Don't worry, Jeff. No Tree of Life content here.
Here's a rundown on recent TV show viewing:
Battlestar Galactica s2e1-8
BSG continues its successful formula:
Big Ideas + Big Action = BIG ENTERTAINMENT.
The Killing e1+2
Solid. I'll get to it eventually.
Eerie, Indiana e1-3
This was my favorite television show in 1991. I was surprised (and simultaneously not surprised at all) when I discovered just recently that many of the episodes were directed by Joe Dante.
The Benson Interruption e1-3
I've enjoyed falling asleep to this.
As I've already mentioned, I love Destry Rides Again. The 30s were mostly a Western wasteland. John Wayne was active, doing lots of terrible work. Gene Autry and Roy Rogers were regular heroes of the silver screen. John Ford hadn't made a Western since about 1926. Hawks wouldn't make a Western until the late '40s. Boetticher and Mann wouldn't dominate until the '50s. The decline in quality of Westerns paralleled a decline in public interest in Westerns.
I'm not sure what it was about 1939, but it seems to be the year that marked the change in quality and quantity. Beginning in this year, the Western would be a major presence at the movies for almost 40 years. The popularity inevitably made it to TV, with a peak of 26 shows airing during prime-time during 1959.
The recovery began in 1939.
1939 gave us:
Destry Rides Again (Marshall)
Dodge City (Dodge City)
Frontier Marshall (Dwan)
Jesse James (King)
The Oklahoma Kid (Bacon)
Union Pacific (DeMille)
I recently watched Destry Rides Again and Jesse James.

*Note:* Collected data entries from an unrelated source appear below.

`src/rtl/osmanip_pkg.sv`:
```
// Shared types for the OSMANIP move sequencer: FSM states, motor codes and
// the queued command record.
package osmanip_pkg;

    typedef enum logic [2:0] {
        ST_IDLE,
        ST_SETUP,
        ST_STEP_HI,
        ST_STEP_LO,
        ST_SETTLE
    } state_t;

    localparam int NUM_MOTORS = 6;

    localparam logic [2:0] MOTOR_XA = 3'd0;
    localparam logic [2:0] MOTOR_XB = 3'd1;
    localparam logic [2:0] MOTOR_YA = 3'd2;
    localparam logic [2:0] MOTOR_YB = 3'd3;
    localparam logic [2:0] MOTOR_ZA = 3'd4;
    localparam logic [2:0] MOTOR_ZB = 3'd5;

    typedef struct packed {
        logic [2:0] motor;
        logic       dir;
        logic [1:0] quarters;
    } cmd_t;

    function automatic logic motor_is_valid(input logic [2:0] motor);
        return motor <= MOTOR_ZB;
    endfunction

    // Odd codes are the B motors, which share the B direction line.
    function automatic logic motor_is_b(input logic [2:0] motor);
        return motor[0];
    endfunction

endpackage

```
`src/rtl/osmanip_cmd_fifo.sv`:
```
// Show-ahead command queue: the head entry is visible on o_data whenever
// the queue is non-empty, so the sequencer can decide and pop in one cycle.
module osmanip_cmd_fifo
    import osmanip_pkg::*;
#(
    parameter int DEPTH = 8
)(
    input  logic                    clk,
    input  logic                    rst_n,
    input  logic                    i_flush,
    input  logic                    i_push,
    input  cmd_t                    i_data,
    input  logic                    i_pop,
    output cmd_t                    o_data,
    output logic [$clog2(DEPTH):0]  o_level,
    output logic                    o_empty,
    output logic                    o_full
);

    localparam int AW = $clog2(DEPTH);
    localparam logic [AW-1:0] PTR_ONE  = 1;
    localparam logic [AW:0]   LVL_ONE  = 1;
    localparam logic [AW:0]   LVL_FULL = DEPTH[AW:0];

    cmd_t          r_mem [DEPTH];
    logic [AW-1:0] r_wr_ptr;
    logic [AW-1:0] r_rd_ptr;
    logic [AW:0]   r_level;
    logic          w_push;
    logic          w_pop;

    assign w_push = i_push && !o_full && !i_flush;
    assign w_pop  = i_pop && !o_empty && !i_flush;

    always_ff @(posedge clk) begin
        if (w_push) begin
            r_mem[r_wr_ptr] <= i_data;
        end
    end

    always_ff @(posedge clk or negedge rst_n) begin
        if (!rst_n) begin
            r_wr_ptr <= '0;
            r_rd_ptr <= '0;
            r_level  <= '0;
        end else if (i_flush) begin
            r_wr_ptr <= '0;
            r_rd_ptr <= '0;
            r_level  <= '0;
        end else begin
            if (w_push) begin
                r_wr_ptr <= r_wr_ptr + PTR_ONE;
            end
            if (w_pop) begin
                r_rd_ptr <= r_rd_ptr + PTR_ONE;
            end
            case ({w_push, w_pop})
                2'b10:   r_level <= r_level + LVL_ONE;
                2'b01:   r_level <= r_level - LVL_ONE;
                default: r_level <= r_level;
            endcase
        end
    end

    assign o_data  = r_mem[r_rd_ptr];
    assign o_level = r_level;
    assign o_empty = (r_level == '0);
    assign o_full  = (r_level == LVL_FULL);

endmodule

```
`src/rtl/osmanip_move_sequencer.sv`:
```
// Queued stepper-move sequencer: pops quarter-turn commands and emits step
// pulses with direction setup and post-move settle time.
module osmanip_move_sequencer
    import osmanip_pkg::*;
#(
    parameter int STEP_HALF       = 25000,
    parameter int STEPS_PER_QTURN = 50,
    parameter int DIR_SETUP       = 4,
    parameter int SETTLE          = 50000,
    parameter int FIFO_DEPTH      = 8
)(
    input  logic                         clk_clk,
    input  logic                         reset_reset_n,
    input  logic                         cmd_valid,
    output logic                         cmd_ready,
    input  logic [2:0]                   cmd_motor,
    input  logic                         cmd_dir,
    input  logic [1:0]                   cmd_quarters,
    input  logic                         enable,
    input  logic                         abort,
    output logic                         o_mxa,
    output logic                         o_mxb,
    output logic                         o_mya,
    output logic                         o_myb,
    output logic                         o_mza,
    output logic                         o_mzb,
    output logic                         o_dira,
    output logic                         o_dirb,
    output logic                         busy,
    output logic [$clog2(FIFO_DEPTH):0]  fifo_level,
    output logic                         err_sticky
);

    state_t                  r_state;
    state_t                  w_state_next;
    logic [31:0]             r_cnt;
    logic [31:0]             w_cnt_next;
    logic [15:0]             r_remaining;
    logic [15:0]             w_remaining_next;
    logic [2:0]              r_motor;
    logic                    r_dira;
    logic                    r_dirb;
    logic                    r_err;
    logic [NUM_MOTORS-1:0]   r_step;
    logic [NUM_MOTORS-1:0]   w_step_next;
    cmd_t                    w_push_cmd;
    cmd_t                    w_head;
    logic                    w_accept;
    logic                    w_push;
    logic                    w_pop;
    logic                    w_load;
    logic                    w_fifo_empty;
    logic                    w_fifo_full;

    assign cmd_ready  = !w_fifo_full && !abort;
    assign w_accept   = cmd_valid && cmd_ready;
    assign w_push     = w_accept && motor_is_valid(cmd_motor);
    assign w_push_cmd = cmd_t'{motor: cmd_motor, dir: cmd_dir, quarters: cmd_quarters};

    osmanip_cmd_fifo #(
        .DEPTH   (FIFO_DEPTH)
    ) u_cmd_fifo (
        .clk     (clk_clk),
        .rst_n   (reset_reset_n),
        .i_flush (abort),
        .i_push  (w_push),
        .i_data  (w_push_cmd),
        .i_pop   (w_pop),
        .o_data  (w_head),
        .o_level (fifo_level),
        .o_empty (w_fifo_empty),
        .o_full  (w_fifo_full)
    );

    always_comb begin
        w_state_next     = r_state;
        w_cnt_next       = r_cnt;
        w_remaining_next = r_remaining;
        w_pop            = 1'b0;
        w_load           = 1'b0;
        if (abort) begin
            w_state_next     = ST_IDLE;
            w_cnt_next       = '0;
            w_remaining_next = '0;
        end else begin
            case (r_state)
                ST_IDLE: begin
                    if (!w_fifo_empty && enable) begin
                        w_pop = 1'b1;
                        // A zero-quarter entry is simply consumed.
                        if (w_head.quarters != 2'd0) begin
                            w_load           = 1'b1;
                            w_remaining_next = 16'(w_head.quarters) * 16'(STEPS_PER_QTURN);
                            w_cnt_next       = '0;
                            w_state_next     = ST_SETUP;
                        end
                    end
                end
                ST_SETUP: begin
                    if (r_cnt == 32'(DIR_SETUP)) begin
                        w_cnt_next   = '0;
                        w_state_next = ST_STEP_HI;
                    end else begin
                        w_cnt_next = r_cnt + 32'd1;
                    end
                end
                ST_STEP_HI: begin
                    if (r_cnt == 32'(STEP_HALF - 1)) begin
                        w_cnt_next       = '0;
                        w_remaining_next = r_remaining - 16'd1;
                        w_state_next     = ST_STEP_LO;
                    end else begin
                        w_cnt_next = r_cnt + 32'd1;
                    end
                end
                ST_STEP_LO: begin
                    // Counter parks at the last low cycle while paused.
                    if (r_cnt != 32'(STEP_HALF - 1)) begin
                        w_cnt_next = r_cnt + 32'd1;
                    end else if (r_remaining == 16'd0) begin
                        w_cnt_next   = '0;
                        w_state_next = ST_SETTLE;
                    end else if (enable) begin
                        w_cnt_next   = '0;
                        w_state_next = ST_STEP_HI;
                    end
                end
                ST_SETTLE: begin
                    if (r_cnt == 32'(SETTLE - 1)) begin
                        w_cnt_next   = '0;
                        w_state_next = ST_IDLE;
                    end else begin
                        w_cnt_next = r_cnt + 32'd1;
                    end
                end
                default: begin
                    w_state_next = ST_IDLE;
                    w_cnt_next   = '0;
                end
            endcase
        end
    end

    for (genvar gi = 0; gi < NUM_MOTORS; gi++) begin : g_step_decode
        assign w_step_next[gi] = (w_state_next == ST_STEP_HI) && (r_motor == 3'(gi));
    end

    always_ff @(posedge clk_clk or negedge reset_reset_n) begin
        if (!reset_reset_n) begin
            r_state     <= ST_IDLE;
            r_cnt       <= '0;
            r_remaining <= '0;
            r_motor     <= '0;
            r_dira      <= 1'b0;
            r_dirb      <= 1'b0;
            r_err       <= 1'b0;
            r_step      <= '0;
        end else begin
            r_state     <= w_state_next;
            r_cnt       <= w_cnt_next;
            r_remaining <= w_remaining_next;
            r_step      <= w_step_next;
            if (w_load) begin
                r_motor <= w_head.motor;
                if (motor_is_b(w_head.motor)) begin
                    r_dirb <= w_head.dir;
                end else begin
                    r_dira <= w_head.dir;
                end
            end
            if (w_accept && !motor_is_valid(cmd_motor)) begin
                r_err <= 1'b1;
            end
        end
    end

    assign o_mxa      = r_step[MOTOR_XA];
    assign o_mxb      = r_step[MOTOR_XB];
    assign o_mya      = r_step[MOTOR_YA];
    assign o_myb      = r_step[MOTOR_YB];
    assign o_mza      = r_step[MOTOR_ZA];
    assign o_mzb      = r_step[MOTOR_ZB];
    assign o_dira     = r_dira;
    assign o_dirb     = r_dirb;
    assign err_sticky = r_err;
    assign busy       = (r_state != ST_IDLE) || !w_fifo_empty;

endmodule

```
<file path="config.mk">
export PLATFORM = sky130hd
export DESIGN_NAME = l1_readout_queue_flat
export DESIGN_NICKNAME = d
export VERILOG_FILES = /design/src/rtl/l1_readout_queue_if.sv /design/src/rtl/l1_readout_queue.sv /design/src/flat_wrapper.sv
export SDC_FILE = /design/constraint.sdc
export NUM_CORES = 1
export LEC_CHECK = 0
export CAP_MARGIN = 15
export CORE_MARGIN = 2
export CORE_UTILIZATION = 55
export DETAILED_ROUTE_END_ITERATION = 6
export PLACE_DENSITY = 0.78
export SKIP_CTS_REPAIR_TIMING = 1
export SYNTH_ARGS = -nofsm -noshare
export SYNTH_HDL_FRONTEND = slang
export SYNTH_SLANG_ARGS = --single-unit
export TNS_END_PERCENT = 5
</file>
<file path="constraint.sdc">
create_clock -name clk -period 3 [get_ports clk]
set_input_delay 0.6 -clock clk [delete_from_list [all_inputs] [get_ports clk]]
set_output_delay 0.6 -clock clk [all_outputs]
set_load 0.005 [all_outputs]
</file>
<file path="src/rtl/l1_readout_queue_if.sv">
// Handshake bundle between the L1 command detector, the readout queue and the readout controller.
// The master side drives triggers, pops and overflow clears; the slave side is the queue itself.
interface l1_readout_queue_if #(
  parameter int ID_W      = 8,
  parameter int PTR_W     = 3,
  parameter int OVF_CNT_W = 8
);
  logic                 L1detAck;
  logic [ID_W-1:0]      L1L0ID;
  logic                 RdReq;
  logic [ID_W-1:0]      RdID;
  logic                 RdAck;
  logic                 Full;
  logic                 Empty;
  logic [PTR_W:0]       Count;
  logic                 Overflow;
  logic [OVF_CNT_W-1:0] OverflowCnt;
  logic                 ClrOverflow;

  modport master (
    output L1detAck, L1L0ID, RdAck, ClrOverflow,
    input  RdReq, RdID, Full, Empty, Count, Overflow, OverflowCnt
  );

  modport slave (
    input  L1detAck, L1L0ID, RdAck, ClrOverflow,
    output RdReq, RdID, Full, Empty, Count, Overflow, OverflowCnt
  );
endinterface

</file>
<file path="src/rtl/l1_readout_queue.sv">
// FIFO of L1L0IDs captured on each L1detAck strobe, popped by the readout controller via RdReq/RdAck.
// Triggers arriving while full (and not popped that cycle) are dropped, flagged and counted.
module l1_readout_queue #(
  parameter int ID_W      = 8,
  parameter int DEPTH     = 8,
  parameter int PTR_W     = 3,
  parameter int OVF_CNT_W = 8
) (
  input  logic                clk,
  input  logic                Reset,
  l1_readout_queue_if.slave   bus
);

  localparam int CNT_W = PTR_W + 1;
  localparam logic [CNT_W-1:0] FULL_CNT = CNT_W'(DEPTH);

  function automatic logic [OVF_CNT_W-1:0] sat_inc(input logic [OVF_CNT_W-1:0] v);
    return (&v) ? v : v + OVF_CNT_W'(1);
  endfunction

  logic [ID_W-1:0]      mem_q [DEPTH];
  logic [PTR_W-1:0]     wr_ptr_q, wr_ptr_d;
  logic [PTR_W-1:0]     rd_ptr_q, rd_ptr_d;
  logic [CNT_W-1:0]     count_q, count_d;
  logic                 ovf_q, ovf_d;
  logic [OVF_CNT_W-1:0] ovf_cnt_q, ovf_cnt_d;

  logic full, empty, push, pop, drop;

  // Handshake decode: everything is judged on the registered (pre-edge) occupancy.
  always_comb begin
    full  = (count_q == FULL_CNT);
    empty = (count_q == '0);
    pop   = bus.RdAck & ~empty;
    push  = bus.L1detAck & (~full | pop);
    drop  = bus.L1detAck & full & ~pop;
  end

  always_comb begin
    wr_ptr_d  = wr_ptr_q;
    rd_ptr_d  = rd_ptr_q;
    count_d   = count_q;
    ovf_d     = ovf_q;
    ovf_cnt_d = ovf_cnt_q;

    // DEPTH is a power of two, so pointer overflow is the modulo wrap.
    if (push) wr_ptr_d = wr_ptr_q + PTR_W'(1);
    if (pop)  rd_ptr_d = rd_ptr_q + PTR_W'(1);

    unique case ({push, pop})
      2'b10:   count_d = count_q + CNT_W'(1);
      2'b01:   count_d = count_q - CNT_W'(1);
      default: count_d = count_q;
    endcase

    // A drop in the same cycle as a clear restarts the tally at one.
    if (drop) begin
      ovf_d     = 1'b1;
      ovf_cnt_d = bus.ClrOverflow ? OVF_CNT_W'(1) : sat_inc(ovf_cnt_q);
    end else if (bus.ClrOverflow) begin
      ovf_d     = 1'b0;
      ovf_cnt_d = '0;
    end
  end

  always_ff @(posedge clk) begin
    if (Reset) begin
      wr_ptr_q  <= '0;
      rd_ptr_q  <= '0;
      count_q   <= '0;
      ovf_q     <= 1'b0;
      ovf_cnt_q <= '0;
    end else begin
      wr_ptr_q  <= wr_ptr_d;
      rd_ptr_q  <= rd_ptr_d;
      count_q   <= count_d;
      ovf_q     <= ovf_d;
      ovf_cnt_q <= ovf_cnt_d;
    end
  end

  // Storage is never cleared; occupancy alone decides what is visible.
  always_ff @(posedge clk) begin
    if (push && !Reset) mem_q[wr_ptr_q] <= bus.L1L0ID;
  end

  assign bus.RdReq       = ~empty;
  assign bus.RdID        = empty ? '0 : mem_q[rd_ptr_q];
  assign bus.Full        = full;
  assign bus.Empty       = empty;
  assign bus.Count       = count_q;
  assign bus.Overflow    = ovf_q;
  assign bus.OverflowCnt = ovf_cnt_q;

endmodule
</file>
<file path="src/flat_wrapper.sv">
// flat-port wrapper written by rule: the top's interface ports become plain ports
module l1_readout_queue_flat 
#(
  parameter int ID_W      = 8,
  parameter int DEPTH     = 8,
  parameter int PTR_W     = 3,
  parameter int OVF_CNT_W = 8
)
  (clk, Reset, bus_L1detAck, bus_L1L0ID, bus_RdAck, bus_ClrOverflow, bus_RdReq, bus_RdID, bus_Full, bus_Empty, bus_Count, bus_Overflow, bus_OverflowCnt);
  l1_readout_queue_if #(.ID_W(ID_W), .PTR_W(PTR_W), .OVF_CNT_W(OVF_CNT_W)) bus_i ();
  input  logic clk;
  input  logic Reset;
  input wire logic [$bits(bus_i.L1detAck)-1:0] bus_L1detAck;
  input wire logic [$bits(bus_i.L1L0ID)-1:0] bus_L1L0ID;
  input wire logic [$bits(bus_i.RdAck)-1:0] bus_RdAck;
  input wire logic [$bits(bus_i.ClrOverflow)-1:0] bus_ClrOverflow;
  output wire logic [$bits(bus_i.RdReq)-1:0] bus_RdReq;
  output wire logic [$bits(bus_i.RdID)-1:0] bus_RdID;
  output wire logic [$bits(bus_i.Full)-1:0] bus_Full;
  output wire logic [$bits(bus_i.Empty)-1:0] bus_Empty;
  output wire logic [$bits(bus_i.Count)-1:0] bus_Count;
  output wire logic [$bits(bus_i.Overflow)-1:0] bus_Overflow;
  output wire logic [$bits(bus_i.OverflowCnt)-1:0] bus_OverflowCnt;
  assign bus_i.L1detAck = bus_L1detAck;
  assign bus_i.L1L0ID = bus_L1L0ID;
  assign bus_i.RdAck = bus_RdAck;
  assign bus_i.ClrOverflow = bus_ClrOverflow;
  assign bus_RdReq = bus_i.RdReq;
  assign bus_RdID = bus_i.RdID;
  assign bus_Full = bus_i.Full;
  assign bus_Empty = bus_i.Empty;
  assign bus_Count = bus_i.Count;
  assign bus_Overflow = bus_i.Overflow;
  assign bus_OverflowCnt = bus_i.OverflowCnt;
  l1_readout_queue #(.ID_W(ID_W), .DEPTH(DEPTH), .PTR_W(PTR_W), .OVF_CNT_W(OVF_CNT_W)) u_core (.clk(clk), .Reset(Reset), .bus(bus_i));
endmodule
</file>
==> qor.csv <==
metric,value,unit
total gr overflow,0,
final worst-path cycle share,93.5,%
Multi-input gate area,1140,sq um
CP Data Arrival Time,2.20,ns
worst skew pair latency,0.34,ns
final worst setup slack,0.196,ns
Most used DFF post-synth,edfxtp_1,
DR iter-0 viols,112,
drt wl/cell,17.6,microns
area grow syn2layout,19.6,%
Die Height,84.4,microns
synthesized cell area,3550,sq um
Tightest Hold Check Type,reg2reg,
pwr dens,700,nW/um^2
antenna violations before repair,0,
share of layout cells above drive strength 1,17.3,%
number of fill cells,460,
static leakage,1.44,nW
Layout Skew,0.00686,ns
wire length of the first global-routing pass,10400,microns
Clock Tree Buf Depth,2,
CP required,2.40,ns
Async SR Flop Fraction,0,%
"EDFF count, synth",64,
DP Wirelength,4070,microns
sequential-to-total area share from yosys stat,66.5,%
Vias/cell,5.67,
"Slew Viols, Final",0,
placed cell area,4060,sq um
FF+latch area,2360,sq um
antenna diode count,0,
Sink Count,86,
Slew @ Worst Pin,0.599,ns
# rows,29,
syn nets,249,
post-layout min period,2.80,ns
1st-pass router iterations,4,
nets,298,
leading area contributor after synthesis,edfxtp_1,
status,completed,
largest net degree at the start of global routing,17,
"top cells by area, synth","edfxtp_1, dfxtp_1, mux4_2",
Root Driver,clkbuf_8,
I/O Pins,37,
CTS buffer count,9,
DRC Markers,0,
Die ar.,7120,sq um
Mapped Cells,230,
TritonCTS clock tree,yes,
Routability Congestion,0.787,
synthesis-stage register bit count,86,
gr usage total,19.3,%
Crit Path Max Fanout,16,
Final ANT Viol Nets,0,
Peak VDD IR,0.484,mV
via count,2047,
IO Port Bufs,36,
RSZ-0062 raised after global routing,no,
Core ar.,6310,sq um
Setup crit end kind,output port,
Die X-Extent,84.4,microns
slew margin rel.,60.0,%
CTS H-Tree Depth,3,
Synth cell types,42,
Worst setup SP type,flip-flop,
Max-Cap Viols,0,
Max Clk Rate,357,MHz
final non-filler cell area,4250,sq um
Synthesis Warnings,0,
Synth top area share,54.1,%
crit path kind,reg2out,
vias in the first global route,2064,
final hold violations,0,
Syn Area/Cell,15.5,sq um
Setup-failing EPs final,0,
"CTS clk-pin slew, worst paths",0.08,ns
Setup TNS Final,0,ns
Initial Utilization,56.3,%
Post-Place Worst Slack,0.136,ns
routed wire length,6350,microns
state kept, by name, indices dropped and copies added, names as in the netlist, named ones only:
signal / flops
u_core.rd_ptr_q: 3
u_core.bus.OverflowCnt: 8
u_core.wr_ptr_q: 3
u_core.mem_q: 64
u_core.bus.Count: 4
u_core.bus.Overflow: 1
per-layer routing:
layer	global-route usage (%)	up-vias	wire (microns)
li1	-	988	-
met1	26.5	1000	2850
met2	30.8	53	3130
met3	4.92	6	332
met4	6.06	0	37
met5	0	-	0
final timing paths:
kind                                                        from                          endpoint  slack, ns  cells after the start
worst max-delay path                                   flip-flop                       bus_RdID[1]       0.20                      5
worst min-delay path            u_core.bus.Overflow$_SDFFE_PP0P_  u_core.bus.Overflow$_SDFFE_PP0P_       0.48                      2
worst max register to register  u_core.bus.Count[0]$_SDFFE_PP0P_  u_core.bus.Count[2]$_SDFFE_PP0P_       0.30                      9
worst min register to register  u_core.bus.Overflow$_SDFFE_PP0P_  u_core.bus.Overflow$_SDFFE_PP0P_       0.48                      2
layout make-up:
| class | instances | area share (%) |
|---|---|---|
| flip-flops and latches | 86 | 55.5 |
| multi-input cells | 132 | 26.8 |
| repair buffers | 47 | 10.4 |
| clock buffers | 9 | 2.91 |
| well taps | 77 | 2.27 |
| clock inverters | 7 | 1.68 |
| inverters | 3 | 0.382 |
report_power, final:
part | switching (mW) | total, mW | internal, mW
Sequential | 0.0517 | 1.38 | 1.33
Clock | 0.397 | 0.786 | 0.389
Combinational | 0.361 | 0.805 | 0.444
per-stage QoR:
stage / util (%) / hold WS (ns) / power [mW] / instances
finish: 67.4 / 0.480 / 2.98 / 361
detailed placement: 64.3 / 0.471 / 2.22 / 345
floorplan: - / 0.462 / 1.85 / 230
CTS: 67.4 / 0.486 / 3.01 / 361
global route: 67.4 / 0.517 / 3.13 / 361
global placement: 64.3 / 0.464 / 2.20 / 345
worst max-delay path, cell delays in order, from the launching register on:
cell	delay, ns
dfxtp_1	0.32
buf_4	0.30
mux4_2	0.55
mux2i_1	0.15
nor2_1	0.07
clkdlybuf4s50_1	0.46
cells by family (layout without fill, tap and decap cells):
| group | count (synthesis) | count (layout) | share of synthesized area, % |
|---|---|---|---|
| adders and majority gates | 6 | 6 | 2.11 |
| DFF | 86 | 86 | 66.5 |
| and+or+nand+nor | 66 | 66 | 9.54 |
| buffers and inverters | 12 | 66 | 1.48 |
| muxes | 31 | 31 | 14.4 |
| AOI/OAI and AO/OA | 22 | 22 | 4.29 |
| xor gates and xnor gates | 7 | 7 | 1.72 |
synth_stat cells, types with 2 or more instances:
cell type and n:
ha_1 6, or3_1 4, buf_2 2, buf_1 4, nand4_1 4, mux2i_1 14, nor2b_1 4, dfxtp_1 22
o21bai_1 2, nor4_1 2, nand2b_1 4, edfxtp_1 64, a21oi_1 8, o211ai_1 2, o21ai_0 3, or2_2 2
clkbuf_1 3, nor2_1 27, nand2_1 5, nand3_1 4, xor2_1 6, nor3_1 2, and2_1 2, mux4_2 16
placed cells by master (no fill, tap or decap), types with 2 or more instances in the layout:
cell and instances:
a21oi_1 8, and2_1 2, buf_4 11, clkbuf_8 9, clkdlybuf4s50_1 36, clkinv_2 3, dfxtp_1 22, edfxtp_1 64
ha_1 6, inv_6 3, mux2i_1 14, mux4_2 16, nand2_1 5, nand2b_1 4, nand3_1 4, nand4_1 4
nor2_1 27, nor2b_1 4, nor3_1 2, nor4_1 2, o211ai_1 2, o21ai_0 3, o21bai_1 2, or2_2 2
or3_1 4, xor2_1 6
No activity file was read; power rests on OpenSTA's default activity.
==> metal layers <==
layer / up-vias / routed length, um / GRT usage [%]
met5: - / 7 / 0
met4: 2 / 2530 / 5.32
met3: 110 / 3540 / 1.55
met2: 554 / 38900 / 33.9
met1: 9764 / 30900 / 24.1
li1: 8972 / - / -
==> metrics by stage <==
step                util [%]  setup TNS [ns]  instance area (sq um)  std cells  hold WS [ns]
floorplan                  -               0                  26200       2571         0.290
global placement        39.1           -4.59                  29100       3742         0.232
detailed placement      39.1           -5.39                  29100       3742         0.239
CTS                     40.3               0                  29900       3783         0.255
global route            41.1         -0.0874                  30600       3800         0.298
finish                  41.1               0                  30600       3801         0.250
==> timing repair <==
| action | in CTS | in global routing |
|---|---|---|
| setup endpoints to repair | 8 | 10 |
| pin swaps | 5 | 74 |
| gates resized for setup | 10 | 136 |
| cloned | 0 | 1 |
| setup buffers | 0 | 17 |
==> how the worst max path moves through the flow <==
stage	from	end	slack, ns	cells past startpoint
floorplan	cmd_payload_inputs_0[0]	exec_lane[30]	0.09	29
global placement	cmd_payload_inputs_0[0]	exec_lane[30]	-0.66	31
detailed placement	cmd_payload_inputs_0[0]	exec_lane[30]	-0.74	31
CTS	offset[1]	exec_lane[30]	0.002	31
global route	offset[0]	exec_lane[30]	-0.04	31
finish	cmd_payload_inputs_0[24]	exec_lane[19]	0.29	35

Destry Rides Again plays out like a "revisionist" Western. In 1939! Here is a forerunner and influence on Blazing Saddles and Three Amigos.
Our hero refuses to carry a gun. He'd rather tell stories than seek conflict. In the end, he puts on his gun belt, but it's a stampede of women that saves the day.
This is radical, funny stuff. It's the kind of comedy that Jeff and Brandon and I were lamenting the passing of - there's nothing like it left today. It's also strangely moving in the end.
King's Jesse James may be the definitive "Hollywood" telling of the James story, the one that all subsequent tellings depend on. I just read that it was the 4th highest-grossing film of 1939, behind only the giants that are Gone With the Wind, The Wizard of Oz, and The Hunchback of Notre Dame.
Today, we (probably rightly) remember Stagecoach as the most important Western of 1939. At the time even, Stagecoach was critically acclaimed while Jesse James was mostly just a popular success. Here's the thing, though.... Jesse James probably did more to re-popularize the genre. It was so popular that there was a sequel film released the next year - directed by our man Fritz Lang!
Finally, I watched The Inspector General last night with the girls. We all had a good time watching it. Danny Kaye should be a household name.
Right now, I'm thinking about finally catching up on all of the sleep I've missed recently. Three of the girls and I have been cleaning and doing chores and eating lunch while Abigail with Mildred and Pip are out running errands. We've taken a break and I've put on The Princess and the Pirate (Susannah's request). And now I'm feeling sleepy. and.. Mmmmmm.... nap.